Published on June 2nd, 2023 | by Gareth Newnham
Before Your Eyes (PSVR2) Review
Summary: Before Your Eyes is a heat warming tale of a life well lived, and one of the best titles PSVR2 has to offer.
Before Your Eyes is an incredibly powerful and moving tale that everyone needs to play, and the PSVR2 may be the best way to experience it yet.
Previously released for the PC and also available on mobile via Netflix, Before Your Eyes see players take on the role of a soul being ferried to the afterlife by a scruffy-looking ferryman (a down-on-his-luck Anubis) trying to find a soul worthy of entering paradise.
This isn’t a matter of does your heart weigh less than a feather though, what the ferryman needs is a story, one of a life well lived, and he thinks that yours might just be the tale to get him on the good side of the gatekeeper to the afterlife.
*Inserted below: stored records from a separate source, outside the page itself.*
[config.mk]
export PLATFORM = sky130hd
export DESIGN_NAME = prescaler_ctrl
export DESIGN_NICKNAME = d
export VERILOG_FILES = /design/src/rtl/prescaler_ctrl.sv
export SDC_FILE = /design/constraint.sdc
export NUM_CORES = 1
export LEC_CHECK = 0
export CAP_MARGIN = 10
export CORE_MARGIN = 5
export CORE_UTILIZATION = 57
export CTS_CLUSTER_SIZE = 40
export DETAILED_ROUTE_END_ITERATION = 12
export GPL_ROUTABILITY_DRIVEN = 0
export GPL_TIMING_DRIVEN = 0
export PLACE_DENSITY_LB_ADDON = 0.08
export SLEW_MARGIN = 10
export SYNTH_ARGS = -nofsm -noshare
export SYNTH_HDL_FRONTEND = slang
export SYNTH_SLANG_ARGS = --single-unit
export TNS_END_PERCENT = 5
[constraint.sdc]
create_clock -name clk_in -period 3.2 [get_ports clk_in]
set_clock_uncertainty 0.05 [all_clocks]
set_input_delay 0.96 -clock clk_in [delete_from_list [all_inputs] [get_ports clk_in]]
set_output_delay 0.96 -clock clk_in [all_outputs]
set_load 0.05 [all_outputs]
[src/rtl/prescaler_ctrl.sv]
`default_nettype none
// +--------------------------------------------------------------------------+
// | prescaler_ctrl : programmable clock-enable tick generator with config     |
// |   handshake, start/stop, one-shot/periodic modes and a wrapping tick count.|
// |   Optional clk_out square wave when PRESCALER_CTRL_CLKOUT_EN is defined.  |
// | Revision: 1.0                                                             |
// +--------------------------------------------------------------------------+
module prescaler_ctrl #(
  parameter int N  = 22,
  parameter int TW = 8
) (
  input  logic          clk_in,
  input  logic          rstn,
  input  logic          cfg_valid,
  output logic          cfg_ready,
  input  logic [N-1:0]  cfg_div,
  input  logic          cfg_periodic,
  input  logic          start,
  input  logic          stop,
  output logic          busy,
  output logic          tick,
  output logic          done,
  output logic [TW-1:0] tick_cnt
`ifdef PRESCALER_CTRL_CLKOUT_EN
  ,
  output logic          clk_out
`endif
);

  localparam logic [N-1:0]  c_one_n  = {{(N-1){1'b0}}, 1'b1};
  localparam logic [TW-1:0] c_one_tw = {{(TW-1){1'b0}}, 1'b1};

  typedef enum logic [1:0] {
    S_IDLE = 2'd0,
    S_RUN  = 2'd1,
    S_DONE = 2'd2
  } state_t;

  state_t        r_state;
  state_t        w_state_nxt;
  logic [N-1:0]  r_period;
  logic          r_periodic;
  logic [N-1:0]  r_cnt;
  logic [N-1:0]  w_cnt_nxt;
  logic [N-1:0]  w_last;
  logic          w_cfg_xfer;
  logic          w_tick_nxt;
  logic [TW-1:0] w_tcnt_nxt;

  assign w_cfg_xfer = cfg_valid && (r_state != S_RUN);
  assign w_last     = r_period - c_one_n;
  assign cfg_ready  = (r_state != S_RUN);

  always_ff @(posedge clk_in or negedge rstn) begin
    if (!rstn) begin
      r_period   <= c_one_n;
      r_periodic <= 1'b0;
    end else if (w_cfg_xfer) begin
      r_period   <= (cfg_div == '0) ? c_one_n : cfg_div;
      r_periodic <= cfg_periodic;
    end
  end

  // Priority inside RUN: stop, then retrigger, then expiry.
  always_comb begin
    w_state_nxt = r_state;
    w_cnt_nxt   = r_cnt;
    w_tick_nxt  = 1'b0;
    w_tcnt_nxt  = tick_cnt;
    case (r_state)
      S_RUN: begin
        if (stop) begin
          w_state_nxt = S_IDLE;
          w_cnt_nxt   = '0;
        end else if (start) begin
          w_cnt_nxt   = '0;
        end else if (r_cnt == w_last) begin
          w_cnt_nxt   = '0;
          w_tick_nxt  = 1'b1;
          w_tcnt_nxt  = tick_cnt + c_one_tw;
          if (!r_periodic) begin
            w_state_nxt = S_DONE;
          end
        end else begin
          w_cnt_nxt   = r_cnt + c_one_n;
        end
      end
      default: begin
        if (stop) begin
          w_state_nxt = S_IDLE;
        end else if (start) begin
          w_state_nxt = S_RUN;
          w_cnt_nxt   = '0;
          w_tcnt_nxt  = '0;
        end else if (w_cfg_xfer) begin
          w_state_nxt = S_IDLE;
        end
      end
    endcase
  end

  always_ff @(posedge clk_in or negedge rstn) begin
    if (!rstn) begin
      r_state  <= S_IDLE;
      r_cnt    <= '0;
      tick     <= 1'b0;
      busy     <= 1'b0;
      done     <= 1'b0;
      tick_cnt <= '0;
    end else begin
      r_state  <= w_state_nxt;
      r_cnt    <= w_cnt_nxt;
      tick     <= w_tick_nxt;
      busy     <= (w_state_nxt == S_RUN);
      done     <= (w_state_nxt == S_DONE);
      tick_cnt <= w_tcnt_nxt;
    end
  end

`ifdef PRESCALER_CTRL_CLKOUT_EN
  logic r_clk_out;

  always_ff @(posedge clk_in or negedge rstn) begin
    if (!rstn) begin
      r_clk_out <= 1'b0;
    end else if (w_tick_nxt) begin
      r_clk_out <= ~r_clk_out;
    end
  end

  assign clk_out = r_clk_out;
`endif

endmodule
`default_nettype wire

==> flow_summary.yaml <==
outcome:
  run_status: "finished clean"
cells_and_area:
  sequential_cell_area_um2: 1460
  multiInputGateArea_um2: 2150
  mostFrequentLayoutCells: "54 x dfrtp_1, 38 x nand2_1, 38 x clkdlybuf4s50_1"
  antenna_cells_inserted: 0
  drive_gt1_frac: 0.197
  fin_nets: 468
  layout_commonest_cell: "dfrtp_1"
  fill_cells: 452
  syn2layout_area_growth_pct: 26.3
logic_synthesis:
  share_of_synthesized_flip_flops_with_an_asynchronous_set_or_reset: 1.00
  synth_enable_flop_cells: 0
  yosysSeqAreaShare: 0.406
  netlist_top_cells_area: "dfrtp_1 40%, mux2_2 7.2%, xnor2_1 5.6%"
  synth-main-ff-cell: "dfrtp_1"
  synth.net_count: 410
  proportion_of_netlist_area_held_by_the_largest_area_contributor: 0.399
  synth_cells: 379
  synthesis.yosys.warnings: 0
  synth.ff_latch_count: 58
  synth_cell_type_count: 59
  mean_cell_area_of_the_mapped_netlist_um2: 9.43
  mappedNetlistArea_um2: 3570
  post-synth-top-area-cell: "dfrtp_1"
sta:
  worst_pin_slew_ns: 0.743
  final_cycle_share: 0.994
  layout_setup_ws_ns: 0.0182
  report.final.slew_viol_count: 0
  finalHoldViolations: 0
  max-slew-margin-rel: 0.505
  max_clock_freq_mhz: 314
  grt_setup_unrepaired: "yes"
  final_critical_path_time_including_i_o_delays_and_setup_ns: 3.18
  setup_viol_count_final: 0
  setup_total_negative_slack_ns: 0
die:
  die_height_um: 89.2
  rows: 28
  die_area_um2: 7950
  coreArea_um2: 6030
  fp.dieW_um: 89.2
  floorplan.initialDensity: 0.593
  pin_count: 40
global_routing:
  gr-usage-met1: 0.313
  grt_use_met3: 0.0599
  first_global_vias: 3045
  antenna_found_initial: 0
  peak_usage_layer_in_the_global_routing_report: "met2"
  groute.usage.overall: 0.244
  maximum_number_of_pins_on_one_net_before_global_route_repair: 59
  grt.overflow.total: 0
  grt_pass1_wl_um: 14800
  grt_use_met2: 0.400
drt:
  routed_wirelength_um: 9290
  vias_per_inst: 6.13
  drt_drc_violations_left: 0
  routedWlPerCell_um: 18.0
  violation_count_after_the_first_detailed_route_iteration: 185
  total_via_count_after_detailed_routing: 3169
  drt-pass1-iter-count: 5
  ant_nets: 0
power_and_ir_drop:
  netSwitchingFraction: 0.287
  internal_power_mw: 1.39
  clock_power_share: 0.368
  ir_drop_mv: 0.406
  netSwitchingPower_mw: 0.559
  comb_power_share: 0.199
  seq_power_share: 0.433
  leakagePower_nw: 1.73
  power.density_nw_per_um2: 432
place:
  dpl_worst_slack_ns: -0.302
  detailedPlacementHpwl_um: 6500
  buffer_ports.inserted: 39
cts:
  cts_hold_repair.buffers: 0
  clk_latency_ns: 0.34
  cts.path.max_buffers: 2
  ctsHtreeMaxLevel: 3
  clock_tree_from_tritoncts: "yes"
  number_of_clock_buffers_inserted_by_tritoncts: 9
  ctsRootBufferMaster: "clkbuf_8"
  clock_sink_count: 58
  cts.reportedPaths.clkPinSlew_ns: 0.07
worst_setup_path:
  setup.worst_path.class: "reg2reg"
  critical_path_peak_fanout: 9
  category_of_the_worst_setup_path_launch_point: "register"
  worst_setup_path_end_kind: "register"
  cp_data_arrival_time_ns: 3.35
  cp_data_required_time_ns: 3.37
hold_path:
  timing.hold.worst.class: "reg2reg"
flow_run:
  maxCapViolCount: 0
## state kept, by name, indices dropped and copies added (netlist names)
register	count
busy	1
tick_cnt	8
r_cnt	22
tick	1
r_period	22
r_state	2
done	1
r_periodic	1
## per-layer routing
metal / vias up / wire (µm)
li1: 1512 / -
met1: 1532 / 3980
met2: 105 / 4580
met3: 20 / 528
met4: 0 / 198
met5: - / 0
## cells in the mapped netlist (all sizes together), types with 2 or more instances
library cell  number
nor2              19
o211a              2
or2                2
nand3             27
o311ai             5
and3               6
inv               13
dfrtp             57
mux2i              5
and2               6
nand4              5
a21o               2
mux2              23
nand2             38
o31ai              3
or3               11
o211ai             2
nor4b              3
ha                 3
a2bb2oi            3
o21ai             27
or4                4
and4               4
a21oi             13
nor4              12
xor2              12
a211oi             2
a2111oi            2
clkbuf             6
nor2b              2
a31oi              3
nor3               8
nor3b              2
buf                6
nand3b             2
nand2b             4
xnor2             23
## power by group through the flow
stage,combinational (mW),sequential (mW),clock [mW]
3_3_place_gp,0.331,0.856,0
5_1_grt,0.421,0.852,0.765
6_report,0.388,0.845,0.717
3_5_place_dp,0.340,0.858,0
2_1_floorplan,0.236,0.841,0
4_1_cts,0.353,0.847,0.724
## worst paths after layout
path	startpoint	end	slack, ns	cells past startpoint
setup / recovery	r_period[2]	r_cnt[5]	0.02	11
hold / removal	r_state[0]	done	0.47	1
setup reg to reg	r_period[2]	r_cnt[5]	0.02	11
hold reg to reg	r_state[0]	done	0.47	1
max in group asynchronous	rstn	r_period[6]	1.93	1
min in group asynchronous	rstn	tick_cnt[5]	0.62	1
## layout make-up
class	count	area share
multi-input cells	296	0.475
flip-flops and latches	58	0.323
repair buffers	48	0.105
clock buffers	14	0.0383
well taps	75	0.0208
plain buffers	11	0.0191
inverters	13	0.0108
clock inverters	2	0.00776
## cell families after synthesis
| family | Yosys count | share of synthesized area |
|---|---|---|
| AND/OR/NAND/NOR | 159 | 0.247 |
| AO/OA/AOI/OAI | 71 | 0.132 |
| flip-flops | 58 | 0.406 |
| XOR/XNOR | 35 | 0.0858 |
| multiplexers | 28 | 0.0865 |
| buffers and inverters | 25 | 0.0315 |
| adder cells (fa/ha/maj) | 3 | 0.0105 |
## critical path, stage by stage (launching register included)
cell,delay [ns]
dfrtp_1,0.37
buf_6,0.14
or4_4,0.50
or3_4,0.38
a2111oi_4,0.35
nand4b_1,0.21
nor4b_4,0.32
buf_6,0.18
a21o_1,0.18
buf_6,0.17
buf_8,0.12
o211ai_1,0.09
## through the flow
stage / hold WS (ns) / instance area (µm²) / total power [mW] / instances / utilization
detailed placement: 0.459 / 4060 / 1.20 / 493 / 0.673
CTS: 0.469 / 4340 / 1.92 / 510 / 0.720
global placement: 0.441 / 4060 / 1.19 / 493 / 0.674
floorplan: 0.393 / 3570 / 1.08 / 379 / -
global route: 0.489 / 4510 / 2.04 / 517 / 0.749
finish: 0.467 / 4510 / 1.95 / 517 / 0.749
## what timing repair did
item,CTS,global route
buffers inserted,2,5
gates cloned,0,2
gates resized for setup,12,45
pin swaps,3,14
endpoints found under the setup margin,31,28
No activity file was read; power rests on OpenSTA's default activity.
$ cat src/rtl/leitor_registradores.sv
// Register-bank read stage for ID: 32x32 register file, WB write port, two bypassed read ports
// and a per-register 2-bit pending-write scoreboard that gates acceptance of decoded reads.
module leitor_registradores #(
    parameter int N_REG   = 32,
    parameter int LARGURA = 32
) (
    input  logic               clk,
    input  logic               reset,
    input  logic               habilita_escrita,
    input  logic [4:0]         end_escrita,
    input  logic [LARGURA-1:0] dado_escrita,
    input  logic               cancelar,
    input  logic [4:0]         end_cancelado,
    input  logic               leitura_valida,
    input  logic [4:0]         rs1,
    input  logic [4:0]         rs2,
    input  logic [4:0]         rd,
    input  logic               escreve_rd,
    output logic               pronto,
    output logic               saida_valida,
    output logic [LARGURA-1:0] dado_rs1,
    output logic [LARGURA-1:0] dado_rs2,
    output logic [4:0]         rd_saida
);

    logic [LARGURA-1:0] banco [N_REG];
    logic [1:0]         pend  [N_REG];
    logic [1:0]         pend_prox [N_REG];
    logic [1:0]         decremento [N_REG];
    logic [1:0]         efetivo [N_REG];
    logic [N_REG-1:0]   dec_wb;
    logic [N_REG-1:0]   dec_can;
    logic [N_REG-1:0]   inc;

    logic               hazard_rs1;
    logic               hazard_rs2;
    logic               saturacao;
    logic               aceita;
    logic [LARGURA-1:0] operando1;
    logic [LARGURA-1:0] operando2;

    // Pending count as seen by this cycle's request: retiring producers already count as done.
    always_comb begin
        for (int i = 0; i < N_REG; i++) begin
            dec_wb[i]     = habilita_escrita && (end_escrita == 5'(i)) && (i != 0);
            dec_can[i]    = cancelar && (end_cancelado == 5'(i)) && (i != 0);
            decremento[i] = {1'b0, dec_wb[i]} + {1'b0, dec_can[i]};
            efetivo[i]    = (pend[i] < decremento[i]) ? 2'd0 : pend[i] - decremento[i];
        end
    end

    assign hazard_rs1 = (rs1 != 5'd0) && (efetivo[rs1] != 2'd0);
    assign hazard_rs2 = (rs2 != 5'd0) && (efetivo[rs2] != 2'd0);
    assign saturacao  = escreve_rd && (rd != 5'd0) && (pend[rd] == 2'd3)
                        && !dec_wb[rd] && !dec_can[rd];
    assign pronto     = !hazard_rs1 && !hazard_rs2 && !saturacao;
    assign aceita     = leitura_valida && pronto;

    // Increment and decrements are summed; the result is floored at zero.
    always_comb begin
        for (int i = 0; i < N_REG; i++) begin
            logic [2:0] soma;
            inc[i]       = aceita && escreve_rd && (rd == 5'(i)) && (i != 0);
            soma         = {1'b0, pend[i]} + {2'b00, inc[i]};
            pend_prox[i] = (soma < {1'b0, decremento[i]}) ? 2'd0
                                                          : 2'(soma - {1'b0, decremento[i]});
        end
    end

    always_comb begin
        if (rs1 == 5'd0)
            operando1 = '0;
        else if (habilita_escrita && (end_escrita == rs1))
            operando1 = dado_escrita;
        else
            operando1 = banco[rs1];

        if (rs2 == 5'd0)
            operando2 = '0;
        else if (habilita_escrita && (end_escrita == rs2))
            operando2 = dado_escrita;
        else
            operando2 = banco[rs2];
    end

    always_ff @(posedge clk) begin
        if (reset) begin
            for (int i = 0; i < N_REG; i++) begin
                banco[i] <= '0;
                pend[i]  <= 2'd0;
            end
            saida_valida <= 1'b0;
            dado_rs1     <= '0;
            dado_rs2     <= '0;
            rd_saida     <= 5'd0;
        end else begin
            if (habilita_escrita && (end_escrita != 5'd0))
                banco[end_escrita] <= dado_escrita;
            for (int i = 0; i < N_REG; i++)
                pend[i] <= pend_prox[i];
            saida_valida <= aceita;
            if (aceita) begin
                dado_rs1 <= operando1;
                dado_rs2 <= operando2;
                rd_saida <= rd;
            end
        end
    end

endmodule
But there’s a problem, as an incorporeal soul you’re not in the best state to tell your story; you can’t move, you can’t talk, you can only blink.
Thus the life of Benjamin ‘Benny’ Brynn flashes before your eyes. (get it) from his earliest memories as a toddler at the beach to meeting his childhood sweetheart, his time as a childhood piano virtuoso, and then moving to the big city to become a successful artist. All the important moments of Beeny’s life are presented front and centre. The Ferryman knows there’s a great tale there, so long as he can find it. The problem is every time you blink time is moved forward and each scene abruptly ends. It is a literal case of blink and you miss it.
In the original PC version, your blinks were tracked via webcam, but this new PSVR2 port uses the headset’s built-in eye tracking wizardry to detect when you blink while looking around a scene is as simple as moving your head. It’s impressive stuff and makes you really feel like you are present in each scene.
It’s a really effective way to experience a story and your feeling of connection is further enhanced by the brilliant use of 3D audio so you can hear where people are coming from, the subtle noises of a quiet room when Benny is alone with their thoughts.
As Benny’s memories are presented in front of you important figures from his life emerge from the swirling darkness around you. As you desperately try not to blink so you can see every last important moment before it slips away.
Thankfully it’s not as intense a staring match as you would expect and each carefully constructed scene marks its interactive moments with an eye icon, while the times you’ll skip ahead to the next scene if you blink are marked with a ticking metronome.
Though most of the time you are free to blink. I became weirdly aware of what my eyes were doing and the level of control to not blink felt surprisingly draining. Even so it’s impossible not to blink eventually and the devs know it.
If you find it hard not to blink, there is the option to change the blink controls from eye tracking to a button press. It might detract from the experience a little, but it does also make for a slightly more relaxing experience. You can also replay chapters from the main menu if you feel really bad about missing part of an important scene because you couldn’t keep your eyes open.
It’s a story you won’t want to miss a moment of either. It’s a moving and beautiful tale, well told and filled with the kind of universal themes that are bound to kick anyone right in the feels. Though it’s a fairly brief tale running at about 90 minutes, the pace is brisk, (even more so if you blink a lot) but it’s heavy-hitting moments. Oh boy, I don’t want to ruin it, but if you aren’t a little teary by the end I’m afraid you might be a sociopath.
Before Your Eyes has picked up a couple of quirks with the move to VR. Sometimes the camera is placed in an odd place that makes it feel like you are constantly staring up at the world from the floor even when you’re supposed to be a full-grown adult. The metronome also sits right in the middle of the screen and looks incredibly large. Maybe this was done to increase the tension a little, but it brought me out of the experience a little whenever it rocked up on the screen.
There’s also the occasional clipping issue, but this is just a minor quibble that seems to be a quirk of most VR games made with Unity.
Playing Before Your Eyes on PSVR2 is by far the best way to experience one of the most unique and heart-wrenching games I have ever played. In VR you are literally placed as close to the action as you can possibly be and with that it makes an already beautiful story feel all the more personal and moving as a result. If you have taken the PSVR2 plunge Before Your Eyes needs to be in your library.